Declarative effects
In Akka, the behavior of your services is decoupled from the execution. This decoupling allows Akka to determine how a service is executed without being constrained by how your system’s behavior is defined. Delegation removes you from worrying about distributed systems, persistence, elasticity, or networking. With Akka’s hosted services, we use delegation to enable swapping out new, improved runtimes while your services are running without a recompilation or redeployment!
In Akka, you specify what the system should do, while the Akka runtime decides how it should be executed. For example, you define an agent by specifying the model it uses, its session memory, and the user prompt. This represents the what. The Akka runtime then determines the how by managing processes, virtual threads, persistence, and actor-based concurrency.

Your services define the what using Effects, which are Application Programming Interfaces (APIs) provided by each Akka component. When you write a component method, you return an Effect<…> object that describes, in a declarative way, what you want Akka to do.
For example, when using Akka’s Agent component, you might return an Effect that tells the runtime to execute the agent with a system message, a user message, and then send the AI model’s response back to the requester:
public Effect<String> query(String question) {
return effects()
.systemMessage("You are a helpful...")
.userMessage(question)
.thenReply();
}
Each component defines its own Effect API offering predefined operations tailored to the component’s specific semantics. For example, Event Sourced Entities provide an Effect for persisting events, while a Workflow Effect defines both what needs to be executed and how to handle the result to transition to the next step.
This model simplifies development by removing the need to handle persistence, distribution, serialization, cache management, replication, and other distributed system concerns. Developers can focus on business logic — defining what needs to be persisted, how to respond to the caller, transitioning to different steps, rejecting commands, and more — while the Akka runtime takes care of the rest.
For example, with our Workflow component at the end of each step, you return an Effect that indicates how the Workflow should persist the call stack and which stage it should transition to next.
return effects()
.updateState(currentState().withStatus(WITHDRAW_SUCCEED))
.transitionTo("deposit", depositInput);
For details on the specific Effect types, refer to the documentation for each component.
| Component | Available Effects |
|---|---|
Model, Memory, Tools, System and User Message, Reply, Error |
|
Persist Events, Reply, Delete Entity, Error |
|
Update State, Reply, Delete State, Error |
|
Update State, Delete State, Ignore |
|
Update State, Transition, Pause, End, Reject Command, Reply |
|
Confirm Scheduled Call, Error |
|
Publish to Topic, Confirm Message, Ignore |
Background execution
Because effects are declarative, the runtime can carry them out on your behalf as background execution rather than requiring you to manage the work directly.

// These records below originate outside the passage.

===== src/rtl/video_sync_normaliser.sv =====
`default_nettype none
// ============================================================================
//  Module      : video_sync_normaliser
//  Description : Detects hsync/vsync polarity, re-times sync/blank/RGB by one
//                pixel enable and emits active-low HS/VS/CS with blanked RGB.
//  Revision    : 1.0  initial release
// ============================================================================
module video_sync_normaliser #(
    parameter int HCNT_W = 12,
    parameter int VCNT_W = 11
) (
    input  logic       clk_sys,
    input  logic       reset,
    input  logic       pixel_ena,
    input  logic       csync_en,
    input  logic       hb_in,
    input  logic       vb_in,
    input  logic       hs_in,
    input  logic       vs_in,
    input  logic [5:0] r_in,
    input  logic [5:0] g_in,
    input  logic [5:0] b_in,
    output logic       hs_out,
    output logic       vs_out,
    output logic       cs_out,
    output logic       hb_out,
    output logic       vb_out,
    output logic [5:0] r_out,
    output logic [5:0] g_out,
    output logic [5:0] b_out,
    output logic       hs_pol,
    output logic       vs_pol,
    output logic       locked
);

    localparam logic [HCNT_W-1:0] H_MAX = '1;
    localparam logic [HCNT_W-1:0] H_ONE = 1;
    localparam logic [VCNT_W-1:0] V_MAX = '1;
    localparam logic [VCNT_W-1:0] V_ONE = 1;

    logic              hsd_q, vsd_q;
    logic [HCNT_W-1:0] h_hi_q, h_hi_d, h_lo_q, h_lo_d;
    logic [VCNT_W-1:0] v_hi_q, v_hi_d, v_lo_q, v_lo_d;
    logic              hs_pol_q, hs_pol_d, hs_lock_q, hs_lock_d;
    logic              vs_pol_q, vs_pol_d, vs_lock_q, vs_lock_d;
    logic              h_new, v_new, locked_q;
    logic              hs_rise, vs_rise, hs_act, vs_act;

    logic              hs_out_q, vs_out_q, cs_out_q, hb_out_q, vb_out_q;
    logic [5:0]        r_out_q, g_out_q, b_out_q;

    assign hs_rise = ~hsd_q & hs_in;
    assign vs_rise = ~vsd_q & vs_in;

    // A short high phase relative to the low phase means the sync is active high.
    always_comb begin
        h_hi_d    = h_hi_q;
        h_lo_d    = h_lo_q;
        hs_pol_d  = hs_pol_q;
        hs_lock_d = hs_lock_q;
        h_new     = hs_pol_q;
        if (h_hi_q < h_lo_q)
            h_new = 1'b1;
        else if (h_hi_q > h_lo_q)
            h_new = 1'b0;
        if (hs_rise) begin
            hs_lock_d = (h_new == hs_pol_q);
            hs_pol_d  = h_new;
            h_hi_d    = '0;
            h_lo_d    = '0;
        end else begin
            if (hsd_q) begin
                if (h_hi_q != H_MAX) h_hi_d = h_hi_q + H_ONE;
            end else begin
                if (h_lo_q != H_MAX) h_lo_d = h_lo_q + H_ONE;
            end
            if (h_hi_q == H_MAX && h_lo_q == H_MAX) hs_lock_d = 1'b0;
        end
    end

    // Vertical measurement counts lines (raw hsync rising edges), not clocks.
    always_comb begin
        v_hi_d    = v_hi_q;
        v_lo_d    = v_lo_q;
        vs_pol_d  = vs_pol_q;
        vs_lock_d = vs_lock_q;
        v_new     = vs_pol_q;
        if (v_hi_q < v_lo_q)
            v_new = 1'b1;
        else if (v_hi_q > v_lo_q)
            v_new = 1'b0;
        if (vs_rise) begin
            vs_lock_d = (v_new == vs_pol_q);
            vs_pol_d  = v_new;
            v_hi_d    = '0;
            v_lo_d    = '0;
        end else begin
            if (hs_rise) begin
                if (vsd_q) begin
                    if (v_hi_q != V_MAX) v_hi_d = v_hi_q + V_ONE;
                end else begin
                    if (v_lo_q != V_MAX) v_lo_d = v_lo_q + V_ONE;
                end
            end
            if (v_hi_q == V_MAX && v_lo_q == V_MAX) vs_lock_d = 1'b0;
        end
    end

    always_ff @(posedge clk_sys) begin
        if (reset) begin
            hsd_q     <= 1'b0;
            vsd_q     <= 1'b0;
            h_hi_q    <= '0;
            h_lo_q    <= '0;
            v_hi_q    <= '0;
            v_lo_q    <= '0;
            hs_pol_q  <= 1'b0;
            hs_lock_q <= 1'b0;
            vs_pol_q  <= 1'b0;
            vs_lock_q <= 1'b0;
            locked_q  <= 1'b0;
        end else begin
            hsd_q     <= hs_in;
            vsd_q     <= vs_in;
            h_hi_q    <= h_hi_d;
            h_lo_q    <= h_lo_d;
            v_hi_q    <= v_hi_d;
            v_lo_q    <= v_lo_d;
            hs_pol_q  <= hs_pol_d;
            hs_lock_q <= hs_lock_d;
            vs_pol_q  <= vs_pol_d;
            vs_lock_q <= vs_lock_d;
            locked_q  <= hs_lock_q & vs_lock_q;
        end
    end

    // hs_act/vs_act are the syncs made active-high using the detected polarity.
    assign hs_act = hs_in ^ ~hs_pol_q;
    assign vs_act = vs_in ^ ~vs_pol_q;

    always_ff @(posedge clk_sys) begin
        if (reset) begin
            hs_out_q <= 1'b1;
            vs_out_q <= 1'b1;
            cs_out_q <= 1'b1;
            hb_out_q <= 1'b0;
            vb_out_q <= 1'b0;
            r_out_q  <= '0;
            g_out_q  <= '0;
            b_out_q  <= '0;
        end else if (pixel_ena) begin
            hs_out_q <= ~hs_act;
            vs_out_q <= ~vs_act;
            cs_out_q <= csync_en ? ~(hs_act ^ vs_act) : ~hs_act;
            hb_out_q <= hb_in;
            vb_out_q <= vb_in;
            r_out_q  <= (hb_in | vb_in) ? 6'd0 : r_in;
            g_out_q  <= (hb_in | vb_in) ? 6'd0 : g_in;
            b_out_q  <= (hb_in | vb_in) ? 6'd0 : b_in;
        end
    end

    assign hs_out = hs_out_q;
    assign vs_out = vs_out_q;
    assign cs_out = cs_out_q;
    assign hb_out = hb_out_q;
    assign vb_out = vb_out_q;
    assign r_out  = r_out_q;
    assign g_out  = g_out_q;
    assign b_out  = b_out_q;
    assign hs_pol = hs_pol_q;
    assign vs_pol = vs_pol_q;
    assign locked = locked_q;

endmodule
`default_nettype wire


===== config.mk =====
export PLATFORM = sky130hd
export DESIGN_NAME = video_sync_normaliser
export DESIGN_NICKNAME = d
export VERILOG_FILES = /design/src/rtl/video_sync_normaliser.sv
export SDC_FILE = /design/constraint.sdc
export NUM_CORES = 1
export LEC_CHECK = 0
export CORE_MARGIN = 2
export CORE_UTILIZATION = 55
export CTS_CLUSTER_SIZE = 12
export DETAILED_ROUTE_END_ITERATION = 10
export GPL_TIMING_DRIVEN = 0
export PLACE_DENSITY = 0.9
export SYNTH_ARGS = -nofsm -noshare
export SYNTH_HDL_FRONTEND = slang
export SYNTH_SLANG_ARGS = --single-unit

===== constraint.sdc =====
create_clock -name clk_sys -period 2.74 [get_ports clk_sys]
set_clock_uncertainty 0.05 [all_clocks]
set_input_delay 0.822 -clock clk_sys [delete_from_list [all_inputs] [get_ports clk_sys]]
set_output_delay 0.822 -clock clk_sys [all_outputs]
set_load 0.03 [all_outputs]

==> impl_metrics.tcl <==
set metrics [dict create \
    worstMarginPinSlew_ns 0.764 \
    yosys.area.top_type "dfxtp_1" \
    synthTopCellsByArea "dfxtp_1 (40%), ha_1 (9.0%), nor2_1 (7.7%), xnor2_1 (7.0%), a21oi_1 (4.5%)" \
    crit_path_end_kind "flop" \
    overflow 0 \
    synthTopCellsByCount "nor2_1 (77), dfxtp_1 (76), a21oi_1 (34)" \
    cts_buffer_depth 2 \
    die_w_um 86.8 \
    gp_congestion 0.887 \
    ys_types 41 \
    maxSlewHeadroom_pct 48.6 \
    period_needed_ns 2.60 \
    area_growth_pct 21.8 \
    synth_edf_count 0 \
    pre_cts_slack_ns -0.357 \
    drv_cap 0 \
    drcViolationCount 0 \
    cellPowerDensity_nw_per_um2 490 \
    synth.top_cell.area_share_pct 40.3 \
    routed_wl_um 8550 \
    final_nets 564 \
    place_inst 580 \
    finalSetupTns_ns 0 \
    yosysWarnings 0 \
    r2r_slack_ns 0.46 \
    cp_max_fo 9 \
    synth-seq-cells 76 \
    max_freq_mhz 385 \
    synth-async-reset-ratio_pct 0 \
    die_area_sq_um 7540 \
    synth_area_sq_um 3770 \
    viasPerCell 5.52 \
    cts_buffers 9 \
    fill_cells 475 \
    layout-drive-gt1-share_pct 4.46 \
    dpl_cell_area_sq_um 4380 \
    vias 3287 \
    cts_root_buf "clkbuf_8" \
    place_hpwl_um 6150 \
    ir_drop_v 0.000406 \
    crit_arrival_ns 2.83 \
    startpoint "hs_in" \
    grt_pass1_wl_um 14100 \
    status "finished, final reports clean" \
    r2r_start "h_lo_q[0]$_SDFFE_PP0P_" \
    seq_area_frac_synth_pct 40.3 \
    fin_area_sq_um 4600 \
    synth_fp_nets 502 \
    io_pins 52 \
    syn_inst 449 \
    grt_pass1_vias 3155 \
    drt_pass1_iterations 5 \
    holdPathStages 2 \
    finalNonFillerCells 596 \
    r2r_end "h_lo_q[7]$_SDFFE_PP0P_" \
    drt_iter0_drc 157 \
    hp-start "vs_lock_q$_SDFFE_PP0P_" \
    grt_setup_unrepaired "no" \
    synth_top_flop_cell "dfxtp_1" \
    wl_per_cell_um 14.3 \
    clkTransAtPathRegs_ns 0.08 \
    min_path_type "flop to flop" \
    start_util_pct 56.2 \
    crit_required_ns 2.97 \
    grt.total_usage_pct 23.5 \
    grt_max_degree 15 \
    clock_sinks 76 \
    hold_viol 0 \
    setup_ws_ns 0.144 \
    antenna_left 0 \
    cts_max_level 3 \
    fin_crit_sh_pct 94.7 \
    critPathKind "input port to flop" \
    cp-endpoint "v_hi_q[8]$_SDFFE_PP0P_" \
    finalCoreUtilization_pct 68.4 \
    crit_path_start_kind "input port" \
    setup_viol 0 \
    power.leakage_nw 1.70 \
    diodes 0 \
    slew_violations 0 \
    dieHeight_um 86.8 \
    clk_latency_ns 0.36 \
    yosysMostFrequentCell "nor2_1" \
    core_region_area_sq_um 6720 \
    antenna_found_initial 0 \
    cts_tree "built" \
    avgSynthCellArea_sq_um 8.40 \
    reg2reg_depth 7 \
    rows 30 \
    port_buffers 51 \
]
registers in the layout, indices dropped and copies added (netlist names):
register   flops
h_lo_q        12
vs_lock_q      1
v_lo_q        11
r_out          6
vb_out         1
b_out          6
g_out          6
hs_lock_q      1
vs_out         1
h_hi_q        12
vs_pol         1
hs_out         1
hs_pol         1
hsd_q          1
locked         1
cs_out         1
hb_out         1
v_hi_q        11
vsd_q          1
critical path, cell delays in order:
cell and delay (ns):
clkdlybuf4s50_1 0.59, nand2b_4 0.07, buf_6 0.14, a311o_1 0.34
buf_6 0.15, or2_4 0.25, or3_1 0.31, a21oi_1 0.15
layer usage:
metal	vias to the layer above	routed length (um)	share of wire (%)	global-route usage, %
li1	1652	-	-	-
met1	1512	3620	42	28.0
met2	98	4260	50	39.6
met3	25	476	5.6	7.05
met4	0	190	2.2	9.52
met5	-	0	0	0
cell usage in the layout, fill, tap and decap left out, drive strengths merged, types with 2 or more instances in the layout:
| cell type | n |
|---|---|
| ha | 27 |
| clkbuf | 21 |
| nor4 | 6 |
| or3 | 2 |
| nand2b | 4 |
| and4 | 8 |
| nor3 | 9 |
| a211oi | 4 |
| nand2 | 25 |
| o21ai | 10 |
| buf | 3 |
| xnor2 | 30 |
| xor2 | 9 |
| nand4 | 17 |
| and3 | 5 |
| nor2b | 24 |
| mux2i | 5 |
| clkinvlp | 3 |
| dfxtp | 76 |
| nor2 | 77 |
| nand3 | 15 |
| and2 | 2 |
| clkdlybuf4s50 | 51 |
| inv | 32 |
| or2 | 2 |
| a21oi | 34 |
worst min-delay path by stage:
| stage | slack, ns | to |
|---|---|---|
| 2_1_floorplan | 0.36 | locked$_SDFF_PP0_ |
| 3_3_place_gp | 0.37 | locked$_SDFF_PP0_ |
| 3_5_place_dp | 0.38 | locked$_SDFF_PP0_ |
| 4_1_cts | 0.39 | locked$_SDFF_PP0_ |
| 5_1_grt | 0.42 | locked$_SDFF_PP0_ |
| 6_report | 0.40 | locked$_SDFF_PP0_ |
logic make-up (layout without fill, tap and decap cells):
family,count (synthesis),count (layout),share of synthesized area (%)
buffers and inverters,44,111,4.77
AND/OR/NAND/NOR,200,200,26.6
adder cells (fa/ha/maj),27,27,8.95
AO/OA/AOI/OAI,58,58,8.99
multiplexers,5,5,1.33
XOR/XNOR,39,39,9.05
flip-flops,76,76,40.3
timing repair:
action / CTS / global route
resized for setup: 1 / 0
buffers inserted: 0 / 0
hold buffers: 0 / 0
endpoints found under the setup margin: 8 / 0
cell type report:
cell class | instances | area (sq um) | area share (%)
clock inverters | 6 | 70.1 | 1.52
repair buffers | 51 | 510 | 11.1
inverters | 30 | 113 | 2.45
well taps | 80 | 100 | 2.18
clock buffers | 10 | 138 | 2.99
flip-flops and latches | 76 | 1520 | 33.1
multi-input cells | 329 | 2080 | 45.2
plain buffers | 14 | 67.6 | 1.47
power by group:
part	switching, mW	leakage, nW	internal (mW)
Sequential	0.0189	0.616	1.13
Combinational	0.122	0.984	0.104
Clock	0.428	0.0955	0.451
per-stage QoR:
step	power (mW)	hold slack (ns)
after detailed placement	1.39	0.383
after floorplan	1.29	0.360
after CTS	2.26	0.394
final	2.25	0.398
after global placement	1.38	0.370
after global routing	2.34	0.421
Power figures use the tool's default switching activity.
==> edit 1 (same settings) <==
Reset style: asynchronous (`reset`), changed in 2 clocked blocks.
--- a/src/rtl/video_sync_normaliser.sv
+++ b/src/rtl/video_sync_normaliser.sv
@@ -108,3 +108,3 @@
 
-    always_ff @(posedge clk_sys) begin
+    always_ff @(posedge clk_sys or posedge reset) begin
         if (reset) begin
@@ -140,3 +140,3 @@
 
-    always_ff @(posedge clk_sys) begin
+    always_ff @(posedge clk_sys or posedge reset) begin
         if (reset) begin
Function: differs if reset is asserted again (counterexample within 4 cycles, from zero or initial values and one cycle with reset high); with reset held inactive, the same outputs for 10 cycles.
==> edit 1 against the original RTL <==
Register-to-register slack gained 0.07 ns; final area increased by 9.1%; sequential cell count stayed put; worst setup slack got worse by 0.062 ns; wire length increased by 19%; area after synthesis up 10%; critical path type unchanged; critical endpoint is now v_lo_q[8]$_DFFE_PP0P_.
Power is not compared: it rests on default switching activity, and its combinational part moved more than twofold at a synthesized area within 25%.
==> edit 1: results (changes against the original RTL) <==
status: finished clean
reg2reg start: v_lo_q[0]$_DFFE_PP0P_
Vias/cell: 5.94 (+7.8%)
Final Non-Filler Cells: 621 (+4.2%)
GPL Wtd Cong: 0.869 (-2.0%)
IO Port Bufs: 50 (-2.0%)
Placed Cells: 606 (+4.5%)
layout cells sized above 1: 0.0575 (+0.0129)
synth top area cells: dfrtp_1, ha_1, inv_1
post-detailed-placement half-perimeter wirelength: 7.36 mm (+20%)
fillcell total: 516 (+8.6%)
CP max stage delay: 0.63 ns (+0.04 ns)
Post-synth ARST share: 1.00 (+1.00)
crit path DAT: 2.84 ns (about the same)
Syn Nets: 508 (+1.2%)
Layout Nets: 571 (+1.2%)
First-pass DRT Iterations: 6 (+1)
worst r2r dst: v_lo_q[7]$_DFFE_PP0P_
dpl ws: -0.354 ns (+0.00360 ns)
via count of the first global-routing pass: 3654 (+16%)
Syn Inst Count: 455 (+1.3%)
sequential area share after synthesis: 0.458 (+0.0547)
final WL: 10.2 mm (+19%)
GRT Total Usage: 0.258 (+0.0230)
flop-to-flop setup slack: 0.53 ns (+0.07 ns)
ratio of final minimum period to clock period: 0.970 (+0.0227)
count of cell types in the netlist: 49 (+20%)
## edit 1: how the worst min path moves through the flow
stage,depth (start not counted),to,from
floorplan,1,locked$_DFF_PP0_,vs_lock_q$_DFFE_PP0P_
global placement,1,locked$_DFF_PP0_,hs_lock_q$_DFFE_PP0P_
detailed placement,1,locked$_DFF_PP0_,hs_lock_q$_DFFE_PP0P_
CTS,2,vs_out$_DFFE_PP1P_,vs_out$_DFFE_PP1P_
global route,1,locked$_DFF_PP0_,hs_lock_q$_DFFE_PP0P_
finish,2,vs_out$_DFFE_PP1P_,vs_out$_DFFE_PP1P_
## edit 1: area by class of cell
class	count	area [um^2]	area share
plain buffers	13	57.6	0.0115
multi-input cells	318	2020	0.403
well taps	99	124	0.0247
clock inverters	4	51.3	0.0102
clock buffers	11	131	0.0262
inverters	48	184	0.0367
repair buffers	52	541	0.108
flip-flops and latches	76	1910	0.380
## edit 1: metrics by stage
step / hold WS (ns) / power, mW / area (um^2)
final: 0.457 / 2.87 / 5010
after global routing: 0.472 / 2.99 / 5010
after CTS: 0.457 / 2.87 / 5010
after detailed placement: 0.443 / 2.05 / 4830
after global placement: 0.433 / 2.00 / 4790
after floorplan: 0.403 / 1.77 / 4170
## edit 1: metal layers
metal  wire, um  track usage  vias to the layer above  share of wire
li1           -            -                     1708              -
met1       4220        0.325                     1768           0.42
met2       4930        0.436                      178           0.49
met3        645       0.0448                       37          0.064
met4        350        0.119                        0          0.034
met5          0            0                        -              0
## edit 1: cell families (layout without fill, tap and decap cells)
family,after synthesis,after routing,share of synthesized area
and+or+nand+nor,173,173,0.206
muxes,7,7,0.0180
AOI/OAI and AO/OA,86,86,0.128
adders and majority gates,27,27,0.0812
xor gates and xnor gates,25,25,0.0526
DFF,76,76,0.458
buffers and inverters,61,128,0.0568
## edit 1: critical path: cells and delay by family
kind	cells	cell delay [ns]
xor+xnor	1	0.17
simple gates	4	1.20
buf+inv	1	0.63
## edit 1: where the power goes
part           internal (mW)  leakage [nW]  switching [mW]
clock network          0.417        0.0894           0.402
logic                  0.310          1.04           0.403
registers               1.24          1.01           0.101
==> edit 2 (config.mk and constraints unchanged) <==
Made on the original files. The parameter `VCNT_W` goes from 11 to 13.
--- a/src/rtl/video_sync_normaliser.sv
+++ b/src/rtl/video_sync_normaliser.sv
@@ -9,3 +9,3 @@
     parameter int HCNT_W = 12,
-    parameter int VCNT_W = 11
+    parameter int VCNT_W = 13
 ) (
Check against the original RTL: same outputs for any inputs over 4 cycles, from zero or initial values and one cycle with reset high; that may be too few to reach the edited logic, so the function may still have changed.
==> edit 2 against the original RTL <==
Core utilization is 1.0 points higher; register-to-register slack better by 0.10 ns; die area is 10% higher; wire length is 13% higher; sequential cell count is 4 higher; power is 11% higher; worst setup slack better by 0.13 ns; final area is 10% higher; non-clock buffer count is 4 higher; area after synthesis is 11% higher; critical endpoint is now v_lo_q[11]$_SDFFE_PP0P_.
==> edit 2: results (changes against the original RTL) <==
met2 routed WL: 4.71 mm (+10%)
first-pass GRT wire length: 16.6 mm (+18%)
post-detailed-placement half-perimeter wirelength: 7.09 mm (+15%)
Metal-1 WL: 4.28 mm (+18%)
Worst Setup EP: v_lo_q[11]$_SDFFE_PP0P_
GRT Total Usage: 0.243 (+0.00775)
GPL Wtd Cong: 0.905 (+2.0%)
met1 Resource Use GR: 0.309 (+0.0290)
met2 usage: 0.410 (+0.0149)
count of cell types in the netlist: 54 (+32%)
met3 wire len: 475 um (-0.21%)
worst r2r dst: v_hi_q[10]$_SDFFE_PP0P_
CP max stage delay: 0.56 ns (-0.03 ns)
Post-CTS Resized: 0 (-1)
status: finished clean
DR iter-0 viols: 239 (+52%)
via count of the first global-routing pass: 3583 (+14%)
First-pass DRT Iterations: 4 (-1)
met3 usage: 0.0606 (-0.00990)
final WL: 9.68 mm (+13%)
largest net degree at the start of global routing: 16 (+1)
layout cells sized above 1: 0.0701 (+0.0256)
Gate power share: 0.093 (-0.007)
reg2reg start: v_hi_q[0]$_SDFFE_PP0P_
crit path DAT: 2.65 ns (-0.18 ns)
biggest regs: v_hi_q (13), v_lo_q (13)
Syn Nets: 544 (+8.4%)
synth top area cells: dfxtp_1, ha_1, xnor2_1
placed instance area: 0.00482 mm^2 (+9.8%)
-- edit 2: worst min-delay path by stage --
stage / slack, ns / end / start / cells past startpoint
detailed placement: 0.40 / locked$_SDFF_PP0_ / vs_lock_q$_SDFFE_PP0P_ / 2
finish: 0.42 / locked$_SDFF_PP0_ / hs_lock_q$_SDFFE_PP0P_ / 2
global placement: 0.37 / locked$_SDFF_PP0_ / vs_lock_q$_SDFFE_PP0P_ / 2
CTS: 0.42 / locked$_SDFF_PP0_ / hs_lock_q$_SDFFE_PP0P_ / 2
global route: 0.46 / locked$_SDFF_PP0_ / vs_lock_q$_SDFFE_PP0P_ / 2
floorplan: 0.36 / locked$_SDFF_PP0_ / vs_lock_q$_SDFFE_PP0P_ / 2
-- edit 2: final cells by class --
| cell class | count | area (um^2) |
|---|---|---|
| multi-input combinational | 359 | 2380 |
| fill | 537 | 2230 |
| sequential | 80 | 1600 |
| timing repair buffer | 51 | 510 |
| clock buffer | 9 | 124 |
| clock inverter | 7 | 124 |
| tap | 99 | 124 |
| inverter | 32 | 120 |
| buffer | 18 | 81.3 |
-- edit 2: critical path, delay by kind of cell --
family / cells / cell delay [ns]
buf+inv: 2 / 0.77
xor+xnor: 1 / 0.18
simple gates: 4 / 0.87
-- edit 2: kinds of logic after synthesis --
logic type	share of synthesized area
compound gates	0.109
xor+xnor	0.0880
fa+ha+maj	0.0868
buf+inv	0.0482
flops	0.383
mux	0.0144
simple gates	0.271
-- edit 2: per-stage QoR --
stage,util,std cells,setup WS [ns],hold WS [ns]
floorplan,-,489,0.753,0.360
global route,0.694,655,0.113,0.458
finish,0.694,655,0.276,0.423
detailed placement,0.660,639,-0.0853,0.400
CTS,0.694,655,0.260,0.418
global placement,0.660,639,-0.0300,0.370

In Akka, effects are processed in the background. When you call a component or a service within Akka, the default mode is synchronous, but you can opt-in to asynchronous for more control. You do not need to implement any asynchronous libraries, queues, promises, callbacks, await/async, futures, or event loops for Akka to behave this way.
Akka handles background processing using actors. Actors offer a lightweight model for concurrency, relying on asynchronous messaging rather than locks. This helps avoid shared mutable state and sidesteps many of the typical issues seen in multi-threaded programming, such as blocking, deadlocks, and race conditions.
Because the Actor runtime manages concurrency, you can write simple, synchronous code within your Akka components. There is little need to worry about performance or resource contention.
This "share nothing" approach also makes it easier to reason about concurrent systems. It helps reduce the chance of deadlocks and supports the creation of systems that are more stable and easier to scale. Akka also includes built-in supervision and fault tolerance, so if an actor fails, the issue is contained and resolved locally. This avoids broader system failure and reduces the need for complex manual error handling, which is often required elsewhere.
When you use the component client to call another component, your code remains synchronous and returns regular objects. If those calls involve effects, the Akka runtime takes care of them in the background. Depending on where the component is located, the runtime may even do so across different locations.